[WORK ORDER] Would you repeat, exactly as given, the line with "nFillCells 8406 \" and every line after it to the end of the entries?

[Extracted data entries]
## src/design/pm_cmd_pkg.sv

```systemverilog
package pm_cmd_pkg;
	localparam logic [7:0] CODE_SELF_HEAT = 8'h00_B8;
	localparam logic [7:0] CODE_THERM_RATE = 8'h00_B9;
	localparam logic [7:0] CODE_THERM_RES = 8'h00_BA;
	localparam logic [7:0] CODE_IOUT_FINE = 8'h00_BB;
	localparam logic [7:0] CODE_NVM_UNLOCK = 8'h00_BD;
	localparam logic [7:0] CODE_NVM_ERASE = 8'h00_BE;
	localparam logic [7:0] CODE_NVM_DATA = 8'h00_BF;
	localparam logic [7:0] CODE_ENERGY = 8'h00_C0;
	localparam logic [7:0] CODE_ENERGY_CFG = 8'h00_C1;
	localparam logic [7:0] CODE_LOT = 8'h00_C2;
	localparam logic [7:0] CODE_TEMPCO = 8'h00_C3;
	localparam logic [7:0] CODE_IIN_MAX = 8'h00_C4;
	localparam logic [7:0] CODE_IIN_MIN = 8'h00_C5;
	localparam logic [7:0] CODE_PIN_MAX = 8'h00_C6;
	localparam logic [7:0] CODE_PIN_MIN = 8'h00_C7;
	localparam logic [7:0] CODE_XCMD = 8'h00_C8;
	localparam logic [7:0] CODE_XDATA0 = 8'h00_C9;
	localparam logic [7:0] CODE_XDATA1 = 8'h00_CA;
	localparam logic [7:0] CODE_CLR_ENERGY = 8'h00_CC;
	localparam logic [7:0] CODE_CHAN_CFG = 8'h00_D0;
	localparam logic [7:0] CODE_GLOBAL_CFG = 8'h00_D1;
	localparam logic [7:0] CODE_FAULT0_PROP = 8'h00_D2;
	localparam logic [15:0] RST_THERM_RATE = 16'h8000;
	localparam logic [15:0] RST_THERM_RES = 16'h8000;
	localparam logic [7:0] RST_ENERGY_CFG = 8'h00_00;
	localparam logic [15:0] RST_TEMPCO = 16'h0000;
	localparam logic [15:0] RST_CHAN_CFG = 16'h0080;
	localparam logic [15:0] RST_GLOBAL_CFG = 16'h0F7B;
	localparam logic [7:0] RST_FAULT0_PROP = 8'h00_00;
	localparam logic [7:0] NVM_UNLOCK_KEY = 8'h00_2B;
	localparam logic [7:0] ENERGY_BYTES = 8'h00_06;
	localparam int PROP_BIT = 0;
	localparam int CHANNELS = 4;

	typedef struct packed {
		logic valid;
		logic write;
		logic [7:0] code;
		logic [15:0] wdata;
		logic [2:0] bidx;
	} cmd_req_t;

	typedef struct packed {
		logic valid;
		logic nack;
		logic [15:0] data;
	} cmd_rsp_t;

	typedef struct packed {
		logic valid;
		logic [1:0] ch;
		logic [15:0] heat;
		logic [15:0] iout;
	} chan_tel_t;

	typedef struct packed {
		logic valid;
		logic [15:0] iin;
		logic [15:0] pin;
		logic [15:0] energy_inc;
	} input_tel_t;

	typedef struct packed {
		logic erase;
		logic wr;
		logic rd;
		logic [15:0] addr;
		logic [15:0] wdata;
	} nvm_req_t;
endpackage

```

## src/design/power_manager_command_bank.sv

```systemverilog
`timescale 1ns/1ps
module power_manager_command_bank (
	// Clock and reset.
	input wire logic mclk,
	input wire logic reset,
	// Command port from the serial front end.
	input wire logic [1:0] page,
	input wire pm_cmd_pkg::cmd_req_t req,
	output pm_cmd_pkg::cmd_rsp_t rsp,
	// Telemetry and memory side.
	input wire pm_cmd_pkg::chan_tel_t chan_tel,
	input wire pm_cmd_pkg::input_tel_t in_tel,
	input wire logic [3:0][7:0] lot_code,
	input wire logic [15:0] nvm_rdata,
	output pm_cmd_pkg::nvm_req_t nvm_req,
	// Additional host command strobe.
	output logic xhost_cmd_stb,
	// Configuration seen by the rest of the device.
	output logic [7:0] energy_config,
	output logic [15:0] input_sense_tempco,
	output logic [15:0] global_config,
	output logic [3:0][15:0] channel_config,
	output logic [3:0][15:0] sense_thermal_rate,
	output logic [3:0][15:0] sense_thermal_resistance,
	// Shared fault line 0, open drain.
	input wire logic [3:0] chan_faulted_off,
	output logic shared_fault_line0_out,
	output logic shared_fault_line0_oe
);
	typedef struct packed {
		pm_cmd_pkg::cmd_rsp_t rsp;
		pm_cmd_pkg::nvm_req_t nvm;
		logic xcmd_stb;
		logic unlocked;
		logic [3:0][15:0] heat;
		logic [3:0][15:0] iout;
		logic [3:0][15:0] rate;
		logic [3:0][15:0] res;
		logic [3:0][15:0] ccfg;
		logic [3:0][7:0] prop;
		logic [7:0] ecfg;
		logic [15:0] tempco;
		logic [15:0] gcfg;
		logic [15:0] xcmd;
		logic [15:0] xdata0;
		logic [15:0] xdata1;
		logic [23:0] energy;
		logic [23:0] elapsed;
		logic seen;
		logic [15:0] iin_max;
		logic [15:0] iin_min;
		logic [15:0] pin_max;
		logic [15:0] pin_min;
		logic fault_oe;
	} state_t;

	state_t s_q;
	state_t s_d;

	// Maps a linear eleven-bit word onto one signed scale for comparing.
	function automatic logic signed [47:0] l11(input logic [15:0] w);
		logic signed [47:0] m;
		logic [4:0] sh;
		m = 48'(signed'(w[10:0]));
		sh = {~w[15], w[14:11]};
		l11 = m <<< sh;
	endfunction

	logic [47:0] energy_blk;
	logic [3:0] drive_fault;

	assign energy_blk = {s_q.elapsed, s_q.energy};

	genvar g;
	generate
		for (g = 0; g < pm_cmd_pkg::CHANNELS; g++) begin : g_prop
			// A faulted channel pulls the line only when enabled.
			assign drive_fault[g] = chan_faulted_off[g] &
				s_q.prop[g][pm_cmd_pkg::PROP_BIT];
		end
	endgenerate

	always_comb begin
		s_d = s_q;
		s_d.rsp.valid = 1'b0;
		s_d.rsp.nack = 1'b0;
		s_d.nvm.erase = 1'b0;
		s_d.nvm.wr = 1'b0;
		s_d.nvm.rd = 1'b0;
		s_d.xcmd_stb = 1'b0;
		s_d.fault_oe = |drive_fault;

		// Telemetry updates land in the channel named by the sample.
		if (chan_tel.valid) begin
			s_d.heat[chan_tel.ch] = chan_tel.heat;
			s_d.iout[chan_tel.ch] = chan_tel.iout;
		end

		if (in_tel.valid) begin
			s_d.seen = 1'b1;
			s_d.energy = s_q.energy + 24'(in_tel.energy_inc);
			s_d.elapsed = s_q.elapsed + 24'd1;
			if (!s_q.seen || l11(in_tel.iin) > l11(s_q.iin_max)) begin
				s_d.iin_max = in_tel.iin;
			end
			if (!s_q.seen || l11(in_tel.iin) < l11(s_q.iin_min)) begin
				s_d.iin_min = in_tel.iin;
			end
			if (!s_q.seen || l11(in_tel.pin) > l11(s_q.pin_max)) begin
				s_d.pin_max = in_tel.pin;
			end
			if (!s_q.seen || l11(in_tel.pin) < l11(s_q.pin_min)) begin
				s_d.pin_min = in_tel.pin;
			end
		end

		// Each accepted command is answered on the next edge.
		if (req.valid) begin
			s_d.rsp.valid = 1'b1;
			s_d.rsp.data = 16'h0000;
			unique case (req.code)
			pm_cmd_pkg::CODE_SELF_HEAT: begin
				s_d.rsp.data = s_q.heat[page];
				s_d.rsp.nack = req.write;
			end
			pm_cmd_pkg::CODE_THERM_RATE: begin
				s_d.rsp.data = s_q.rate[page];
				if (req.write) begin
					s_d.rate[page] = req.wdata;
				end
			end
			pm_cmd_pkg::CODE_THERM_RES: begin
				s_d.rsp.data = s_q.res[page];
				if (req.write) begin
					s_d.res[page] = req.wdata;
				end
			end
			pm_cmd_pkg::CODE_IOUT_FINE: begin
				s_d.rsp.data = s_q.iout[page];
				s_d.rsp.nack = req.write;
			end
			pm_cmd_pkg::CODE_NVM_UNLOCK: begin
				s_d.rsp.data = {15'h0000, s_q.unlocked};
				if (req.write) begin
					s_d.unlocked = req.wdata[7:0] ==
						pm_cmd_pkg::NVM_UNLOCK_KEY;
					s_d.nvm.addr = 16'h0000;
				end
			end
			pm_cmd_pkg::CODE_NVM_ERASE: begin
				if (req.write && s_q.unlocked) begin
					s_d.nvm.erase = 1'b1;
					s_d.nvm.addr = 16'h0000;
				end
				s_d.rsp.nack = !s_q.unlocked;
			end
			pm_cmd_pkg::CODE_NVM_DATA: begin
				if (s_q.unlocked) begin
					// Each access steps the array address by one word.
					s_d.nvm.wr = req.write;
					s_d.nvm.rd = !req.write;
					s_d.nvm.wdata = req.wdata;
					s_d.nvm.addr = s_q.nvm.addr + 16'h0001;
					s_d.rsp.data = req.write ? 16'h0000 : nvm_rdata;
				end
				s_d.rsp.nack = !s_q.unlocked;
			end
			pm_cmd_pkg::CODE_ENERGY: begin
				// Byte 0 is the count, then energy and time low first.
				if (req.bidx == 3'd0) begin
					s_d.rsp.data = {8'h00, pm_cmd_pkg::ENERGY_BYTES};
				end else if (req.bidx <= 3'd6) begin
					s_d.rsp.data = {8'h00,
						energy_blk[8*(req.bidx-3'd1) +: 8]};
				end
				s_d.rsp.nack = req.write || req.bidx > 3'd6;
			end
			pm_cmd_pkg::CODE_ENERGY_CFG: begin
				s_d.rsp.data = {8'h00, s_q.ecfg};
				if (req.write) begin
					s_d.ecfg = req.wdata[7:0];
				end
			end
			pm_cmd_pkg::CODE_LOT: begin
				s_d.rsp.data = {8'h00, lot_code[page]};
				s_d.rsp.nack = req.write;
			end
			pm_cmd_pkg::CODE_TEMPCO: begin
				s_d.rsp.data = s_q.tempco;
				if (req.write) begin
					s_d.tempco = req.wdata;
				end
			end
			pm_cmd_pkg::CODE_IIN_MAX: begin
				s_d.rsp.data = s_q.iin_max;
				s_d.rsp.nack = req.write;
			end
			pm_cmd_pkg::CODE_IIN_MIN: begin
				s_d.rsp.data = s_q.iin_min;
				s_d.rsp.nack = req.write;
			end
			pm_cmd_pkg::CODE_PIN_MAX: begin
				s_d.rsp.data = s_q.pin_max;
				s_d.rsp.nack = req.write;
			end
			pm_cmd_pkg::CODE_PIN_MIN: begin
				s_d.rsp.data = s_q.pin_min;
				s_d.rsp.nack = req.write;
			end
			pm_cmd_pkg::CODE_XCMD: begin
				s_d.rsp.data = s_q.xcmd;
				if (req.write) begin
					s_d.xcmd = req.wdata;
					s_d.xcmd_stb = 1'b1;
				end
			end
			pm_cmd_pkg::CODE_XDATA0: begin
				s_d.rsp.data = s_q.xdata0;
				if (req.write) begin
					s_d.xdata0 = req.wdata;
				end
			end
			pm_cmd_pkg::CODE_XDATA1: begin
				s_d.rsp.data = s_q.xdata1;
				if (req.write) begin
					s_d.xdata1 = req.wdata;
				end
			end
			pm_cmd_pkg::CODE_CLR_ENERGY: begin
				if (req.write) begin
					s_d.energy = 24'h00_0000;
					s_d.elapsed = 24'h00_0000;
				end
				s_d.rsp.nack = !req.write;
			end
			pm_cmd_pkg::CODE_CHAN_CFG: begin
				s_d.rsp.data = s_q.ccfg[page];
				if (req.write) begin
					s_d.ccfg[page] = req.wdata;
				end
			end
			pm_cmd_pkg::CODE_GLOBAL_CFG: begin
				s_d.rsp.data = s_q.gcfg;
				if (req.write) begin
					s_d.gcfg = req.wdata;
				end
			end
			pm_cmd_pkg::CODE_FAULT0_PROP: begin
				s_d.rsp.data = {8'h00, s_q.prop[page]};
				if (req.write) begin
					s_d.prop[page] = req.wdata[7:0];
				end
			end
			default: begin
				s_d.rsp.nack = 1'b1;
			end
			endcase
		end
	end

	always_ff @(posedge mclk) begin
		if (reset) begin
			s_q <= '0;
			s_q.rate <= {4{pm_cmd_pkg::RST_THERM_RATE}};
			s_q.res <= {4{pm_cmd_pkg::RST_THERM_RES}};
			s_q.ccfg <= {4{pm_cmd_pkg::RST_CHAN_CFG}};
			s_q.prop <= {4{pm_cmd_pkg::RST_FAULT0_PROP}};
			s_q.ecfg <= pm_cmd_pkg::RST_ENERGY_CFG;
			s_q.tempco <= pm_cmd_pkg::RST_TEMPCO;
			s_q.gcfg <= pm_cmd_pkg::RST_GLOBAL_CFG;
		end else begin
			s_q <= s_d;
		end
	end

	assign rsp = s_q.rsp;
	assign nvm_req = s_q.nvm;
	assign xhost_cmd_stb = s_q.xcmd_stb;
	assign energy_config = s_q.ecfg;
	assign input_sense_tempco = s_q.tempco;
	assign global_config = s_q.gcfg;
	assign channel_config = s_q.ccfg;
	assign sense_thermal_rate = s_q.rate;
	assign sense_thermal_resistance = s_q.res;
	assign shared_fault_line0_out = 1'b0;
	assign shared_fault_line0_oe = s_q.fault_oe;
endmodule // power_manager_command_bank

```

## config.mk

```make
export PLATFORM = sky130hd
export DESIGN_NAME = power_manager_command_bank
export DESIGN_NICKNAME = d
export VERILOG_FILES = /design/src/design/pm_cmd_pkg.sv /design/src/design/power_manager_command_bank.sv
export SDC_FILE = /design/constraint.sdc
export NUM_CORES = 2
export LEC_CHECK = 0
export ABC_AREA = 0
export BUFFER_PORTS_ARGS = -buffer_cell sky130_fd_sc_hd__clkbuf_2
export CORE_MARGIN = 4
export CORE_UTILIZATION = 45
export CTS_CLUSTER_DIAMETER = 50
export DETAILED_ROUTE_END_ITERATION = 6
export GPL_ROUTABILITY_DRIVEN = 0
export PLACE_DENSITY_LB_ADDON = 0.2
export SLEW_MARGIN = 25
export SYNTH_ARGS = -nofsm -noshare
export SYNTH_HDL_FRONTEND = slang
export SYNTH_SLANG_ARGS = --single-unit
```

## constraint.sdc

```tcl
create_clock -name mclk -period 7 [get_ports mclk]
set_clock_uncertainty 0.2 [all_clocks]
set_input_delay 1.4 -clock mclk [delete_from_list [all_inputs] [get_ports mclk]]
set_output_delay 1.4 -clock mclk [all_outputs]
set_load 0.005 [all_outputs]
```

==> impl_metrics.tcl <==
set metrics [dict create \
    status "finished, final reports clean" \
    hold_viol 0 \
    max_slew_margin_pct 24.4 \
    async_flop_share_pct 0 \
    leakage_nw 16.7 \
    syn-cell-area_um2 38900 \
    cp.arrival_ns 5.68 \
    vdd_drop_max_mv 0.209 \
    worstPathMaxFanout 32 \
    holdBufCountCts 0 \
    drt_iter0_drc 4479 \
    slowest_delay_ns 0.91 \
    ios 457 \
    hp-class "register to register" \
    crit_path_top_delay_cell "dfxtp_1" \
    dp_slack_ns 0.990 \
    synth-main-ff-cell "dfxtp_1" \
    place.port_buffers 455 \
    cts_setup_buffers 0 \
    ant_nets 0 \
    required_ns 7.28 \
    core_um2 85500 \
    yosysUniqueCellTypes 80 \
    cts_buffers 83 \
    grt-ovfl-total 0 \
    synthMostInstantiatedCell "nand2_1" \
    cts_root_buf "clkbuf_16" \
    yosys-top-cells-area "dfxtp_1, nand2_1, a21oi_1" \
    start_util_pct 45.5 \
    critPathKind "register to register" \
    setup_violations 0 \
    tns_ns 0 \
    use_met1_pct 42.8 \
    drcViolationCount 0 \
    clockBufferDepth 3 \
    postSynthAreaPerCell_um2 7.83 \
    nFillCells 8406 \
    grt_start_max_net_pins 155 \
    grt_pass1_wl_um 220000 \
    firstDrtPassIters 7 \
    viasPerCell 5.98 \
    gr-usage-all-layers_pct 31.8 \
    antenna_found_initial 12 \
    multi_input_area_um2 23200 \
    cp_cell_sequence "mux2_2 > o21ai_0 > o21ai_0 > mux2_2 > mux2i_1 > ha_1 > a21oi_1 > o211ai_1 > a311o_1 > a211oi_1 > o21ai_0 > a221o_1 > nand3b_1 > o21ai_0" \
    start_kind "register" \
    h-tree-depth 3 \
    die_h_um 302 \
    fmax_mhz 185 \
    ys_ff_latch 609 \
    maxSlewViolCount 0 \
    rsz0062_at_grt "false" \
    yosysTopAreaCellShare_pct 31.3 \
    dp_hpwl_um 111000 \
    rows 107 \
    cpMostUsedCell "o21ai_0" \
    post_cts_resized 0 \
    cts_tree "built" \
    fin_cells 6158 \
    vias 36807 \
    period_share_pct 77.1 \
    dieWidth_um 302 \
    busiest_layer "met2" \
    first_global_vias 33423 \
    worst_pin_slew_ns 1.13 \
    cts.clk_slew.worst_paths_ns 0.06 \
    cts_sinks 609 \
    routedWlPerCell_um 24.7 \
    clk_latency_ns 0.67 \
    grtUsageMet3_pct 7.74 \
    power_density_nw_per_um2 240 \
    fin_crit_ns 5.39 \
    drt_wl_total_um 152000 \
    final_area_um2 42800 \
    drv_cap 0 \
    synthCells 4973 \
    place_area_um2 39800 \
    use_met2_pct 49.6 \
    die-area_um2 91300 \
    setup_ws_ns 1.61 \
    synth_nets 5330 \
    area_delta_synth_final_pct 9.97 \
    end_kind "register" \
    seq_area_um2 12200 \
    r2r.worst_path.cells 14 \
    yosysSeqAreaShare_pct 31.3 \
    dp.cells 5996 \
    worstHoldPathCells 2 \
    synth_edf_count 0 \
    yosys_warnings 0 \
    fin_nets 5294 \
    synth_common_cells "nand2_1, dfxtp_1, a21oi_1" \
    layout-drive-gt1-share_pct 17.1 \
    synth_top_cell_by_area "dfxtp_1" \
]
## cells by family (layout without fill, tap and decap cells)
kind of cell / Yosys count / count (layout) / synth area share, %
and+or+nand+nor: 1917 / 1917 / 21.6
AOI/OAI and AO/OA: 1166 / 1166 / 17.7
buffers and inverters: 689 / 720 / 9.51
DFF: 609 / 609 / 31.3
muxes: 354 / 354 / 12.6
adders and majority gates: 188 / 188 / 6.06
xor gates and xnor gates: 49 / 49 / 1.10
other: 1 / 11 / 0.00963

[RESPONSE TO THIS TASK]
    nFillCells 8406 \
    grt_start_max_net_pins 155 \
    grt_pass1_wl_um 220000 \
    firstDrtPassIters 7 \
    viasPerCell 5.98 \
    gr-usage-all-layers_pct 31.8 \
    antenna_found_initial 12 \
    multi_input_area_um2 23200 \
    cp_cell_sequence "mux2_2 > o21ai_0 > o21ai_0 > mux2_2 > mux2i_1 > ha_1 > a21oi_1 > o211ai_1 > a311o_1 > a211oi_1 > o21ai_0 > a221o_1 > nand3b_1 > o21ai_0" \
    start_kind "register" \
    h-tree-depth 3 \
    die_h_um 302 \
    fmax_mhz 185 \
    ys_ff_latch 609 \
    maxSlewViolCount 0 \
    rsz0062_at_grt "false" \
    yosysTopAreaCellShare_pct 31.3 \
    dp_hpwl_um 111000 \
    rows 107 \
    cpMostUsedCell "o21ai_0" \
    post_cts_resized 0 \
    cts_tree "built" \
    fin_cells 6158 \
    vias 36807 \
    period_share_pct 77.1 \
    dieWidth_um 302 \
    busiest_layer "met2" \
    first_global_vias 33423 \
    worst_pin_slew_ns 1.13 \
    cts.clk_slew.worst_paths_ns 0.06 \
    cts_sinks 609 \
    routedWlPerCell_um 24.7 \
    clk_latency_ns 0.67 \
    grtUsageMet3_pct 7.74 \
    power_density_nw_per_um2 240 \
    fin_crit_ns 5.39 \
    drt_wl_total_um 152000 \
    final_area_um2 42800 \
    drv_cap 0 \
    synthCells 4973 \
    place_area_um2 39800 \
    use_met2_pct 49.6 \
    die-area_um2 91300 \
    setup_ws_ns 1.61 \
    synth_nets 5330 \
    area_delta_synth_final_pct 9.97 \
    end_kind "register" \
    seq_area_um2 12200 \
    r2r.worst_path.cells 14 \
    yosysSeqAreaShare_pct 31.3 \
    dp.cells 5996 \
    worstHoldPathCells 2 \
    synth_edf_count 0 \
    yosys_warnings 0 \
    fin_nets 5294 \
    synth_common_cells "nand2_1, dfxtp_1, a21oi_1" \
    layout-drive-gt1-share_pct 17.1 \
    synth_top_cell_by_area "dfxtp_1" \
]
## cells by family (layout without fill, tap and decap cells)
kind of cell / Yosys count / count (layout) / synth area share, %
and+or+nand+nor: 1917 / 1917 / 21.6
AOI/OAI and AO/OA: 1166 / 1166 / 17.7
buffers and inverters: 689 / 720 / 9.51
DFF: 609 / 609 / 31.3
muxes: 354 / 354 / 12.6
adders and majority gates: 188 / 188 / 6.06
xor gates and xnor gates: 49 / 49 / 1.10
other: 1 / 11 / 0.00963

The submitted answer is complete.